Eine von der Decke hängende Leiche, eng in Plastikfolie eingepackt wie ein Dönerspieß: So beginnt der neue "Tatort" aus Zürich. Auch ausgewickelt gibt der Tote mit seinem kahlgeschorenen Kopf und dem - inklusive der Hornhaut der Augen - zutätowiertem Gesicht kein besonders beruhigendes Bild ab. Die Ermittlungen führen Grandjean (Anna Pieri Zuercher) und Ott (Carol Schuler) auf die Spur von Kyomi (Sarah Hostettler), einer ebenso angesagten wie provokanten Künstlerin aus der Zürcher Szene.
Der Verstorbene war offenbar nicht nur einer von Kyomis Mitbewohnern, sondern ihr auch regelrecht hörig - genau wie Kyomis andere Jünger, die von der Konzeptkünstlerin nur als "Objekte" bezeichnet werden und ihre Körper und Seelen bereitwillig ihrer charismatischen Meisterin hingeben. "Schattenkinder" konfrontiert die Zuschauer mit einem Kunstbetrieb, der in seiner Drastik auf den ersten Blick ziemlich unglaublich (oder unglaubwürdig) wirkt.
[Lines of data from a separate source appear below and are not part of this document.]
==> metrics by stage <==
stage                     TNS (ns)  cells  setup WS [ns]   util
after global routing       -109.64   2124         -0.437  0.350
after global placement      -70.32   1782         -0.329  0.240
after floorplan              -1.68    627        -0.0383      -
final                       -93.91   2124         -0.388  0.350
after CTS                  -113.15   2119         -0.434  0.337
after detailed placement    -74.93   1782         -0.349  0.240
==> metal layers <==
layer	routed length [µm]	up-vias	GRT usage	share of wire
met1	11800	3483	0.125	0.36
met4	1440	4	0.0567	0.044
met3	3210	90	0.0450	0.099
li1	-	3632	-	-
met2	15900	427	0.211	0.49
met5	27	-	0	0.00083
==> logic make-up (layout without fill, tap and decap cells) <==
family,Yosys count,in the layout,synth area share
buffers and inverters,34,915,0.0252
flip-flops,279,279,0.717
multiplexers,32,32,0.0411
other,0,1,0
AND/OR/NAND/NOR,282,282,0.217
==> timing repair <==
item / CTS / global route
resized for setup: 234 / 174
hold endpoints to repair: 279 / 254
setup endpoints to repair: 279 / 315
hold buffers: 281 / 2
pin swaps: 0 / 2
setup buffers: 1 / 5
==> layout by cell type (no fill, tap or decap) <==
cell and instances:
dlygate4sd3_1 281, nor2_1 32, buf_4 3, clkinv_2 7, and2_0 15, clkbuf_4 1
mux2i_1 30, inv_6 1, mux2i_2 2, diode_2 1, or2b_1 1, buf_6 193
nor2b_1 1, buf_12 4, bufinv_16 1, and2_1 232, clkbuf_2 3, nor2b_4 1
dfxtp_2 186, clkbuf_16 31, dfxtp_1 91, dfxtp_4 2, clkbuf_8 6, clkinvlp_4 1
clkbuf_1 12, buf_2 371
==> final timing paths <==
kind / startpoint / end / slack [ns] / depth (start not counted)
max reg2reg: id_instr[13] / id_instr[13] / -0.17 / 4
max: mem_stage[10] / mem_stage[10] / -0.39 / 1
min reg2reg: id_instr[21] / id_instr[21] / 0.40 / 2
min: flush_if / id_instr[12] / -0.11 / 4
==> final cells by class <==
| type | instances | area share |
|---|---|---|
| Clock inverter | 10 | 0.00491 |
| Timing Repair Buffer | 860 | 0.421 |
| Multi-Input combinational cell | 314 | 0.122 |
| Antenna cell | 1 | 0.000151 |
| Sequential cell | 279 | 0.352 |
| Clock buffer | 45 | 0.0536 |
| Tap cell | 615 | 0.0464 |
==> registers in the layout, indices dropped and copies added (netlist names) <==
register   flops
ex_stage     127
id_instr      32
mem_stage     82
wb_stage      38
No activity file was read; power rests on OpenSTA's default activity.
--- src/verilog/core_params.svh ---
`ifndef CORE_PARAMS_SVH
`define CORE_PARAMS_SVH

// data path width, also the width of an instruction word
`define CORE_XLEN 32

`define CORE_NREGS 32

// immediate field as encoded in bits 13..0
`define CORE_IMM_W 14

`define CORE_DMEM_WORDS 64

// instruction memory is word addressed, so this counts instructions
`define CORE_PC_W 8

`endif
--- src/verilog/core_pkg.sv ---
`default_nettype none

`include "core_params.svh"

package core_pkg;

	typedef logic [`CORE_XLEN-1:0] word_t;
	typedef logic [$clog2(`CORE_NREGS)-1:0] reg_addr_t;
	typedef logic [`CORE_IMM_W-1:0] imm_t;
	typedef logic [`CORE_PC_W-1:0] pc_t;
	typedef logic [31:0] instr_t;

	typedef enum logic [5:0] {
		OP_NOP = 6'd0,
		OP_ALU,
		OP_ADDI,
		OP_LW,
		OP_SW,
		OP_BEQ
	} opcode_e;

	typedef enum logic [4:0] {
		FN_ADD = 5'd0,
		FN_SUB,
		FN_AND,
		FN_OR,
		FN_XOR,
		FN_SLT
	} alu_fn_e;

	typedef enum logic [1:0] {
		WB_ALU = 2'd0,
		WB_MEM
	} wb_sel_e;

	typedef struct packed {
		logic      do_dm_read;
		logic      do_dm_write;
		logic      do_reg_write;
		reg_addr_t write_reg_addr;
		wb_sel_e   wb_sel;
		alu_fn_e   alu_fn;
		logic      alu_use_imm;
		logic      is_branch;
	} ctrl_t;

	typedef struct packed {
		ctrl_t ctrl;
		word_t ra_data;
		word_t rt_data;
		word_t imm_extend;
		imm_t  imm;
	} id_ex_t;

	typedef struct packed {
		ctrl_t ctrl;
		word_t alu_result; // branch target for a BEQ
		word_t rt_data;
		logic  branch_taken;
	} ex_mem_t;

	typedef struct packed {
		logic      do_reg_write;
		reg_addr_t write_reg_addr;
		word_t     write_reg_data;
	} mem_wb_t;

endpackage

`default_nettype wire

--- src/verilog/reg_file.sv ---
`timescale 1ns/10ps
`default_nettype none

`include "core_params.svh"

module reg_file (
	input  logic                clock,
	input  logic                rst_n,
	input  core_pkg::reg_addr_t ra_addr,
	input  core_pkg::reg_addr_t rt_addr,
	output core_pkg::word_t     ra_data,
	output core_pkg::word_t     rt_data,
	input  logic                we,
	input  core_pkg::reg_addr_t wa,
	input  core_pkg::word_t     wd
);
	import core_pkg::*;

	word_t regs [`CORE_NREGS];
	logic  write_ok;

	assign write_ok = we && (wa != '0);

	always_ff @(posedge clock) begin
		if (!rst_n) begin
			for (int i = 0; i < `CORE_NREGS; i++)
				regs[i] <= '0;
		end else if (write_ok) begin
			regs[wa] <= wd;
		end
	end

	// the writeback value is visible to decode in the same cycle
	assign ra_data = (write_ok && wa == ra_addr) ? wd : regs[ra_addr];
	assign rt_data = (write_ok && wa == rt_addr) ? wd : regs[rt_addr];

endmodule

`default_nettype wire

--- config.mk ---
export PLATFORM = sky130hd
export DESIGN_NAME = reg_file
export DESIGN_NICKNAME = d
export VERILOG_FILES = /design/src/verilog/core_pkg.sv /design/src/verilog/reg_file.sv
export VERILOG_INCLUDE_DIRS = /design/src /design/src/verilog
export SDC_FILE = /design/constraint.sdc
export NUM_CORES = 2
export LEC_CHECK = 0
export BUFFER_PORTS_ARGS = -buffer_cell sky130_fd_sc_hd__buf_4
export CAP_MARGIN = 20
export CORE_ASPECT_RATIO = 0.8
export CORE_MARGIN = 5
export CORE_UTILIZATION = 55
export CTS_BUF_LIST = sky130_fd_sc_hd__clkbuf_8
export DETAILED_ROUTE_END_ITERATION = 8
export PLACE_DENSITY_LB_ADDON = 0.08
export SLEW_MARGIN = 20
export SYNTH_ARGS = -nofsm -noshare
export SYNTH_HDL_FRONTEND = slang
export SYNTH_SLANG_ARGS = --single-unit
--- constraint.sdc ---
create_clock -name clock -period 7.85 [get_ports clock]
set_input_delay 0.3925 -clock clock [delete_from_list [all_inputs] [get_ports clock]]
set_output_delay 0.3925 -clock clock [all_outputs]
set_load 0.01 [all_outputs]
Tatsächlich kann sich der Film aber aus einer ganzen Reihe realer Vorbilder bedienen - und bleibt hinter deren Extremen teilweise noch weit zurück.
Wim Delvoye heißt einer von denen, die es besonders weit treiben: Der Belgier züchtete schon 2004 auf einer eigens gegründeten "Art Farm" Schweine, um sie anschließend zu tätowieren und später auszustopfen und auszustellen. Nur wenige Jahre später ging der Konzeptkünstler noch einen gewaltigen Schritt weiter, als er den Schweizer Tim Steiner in über 40 schmerzhaften Arbeitsstunden den kompletten Rücken tätowierte und ihn damit zu seiner "lebenden Leinwand" machte.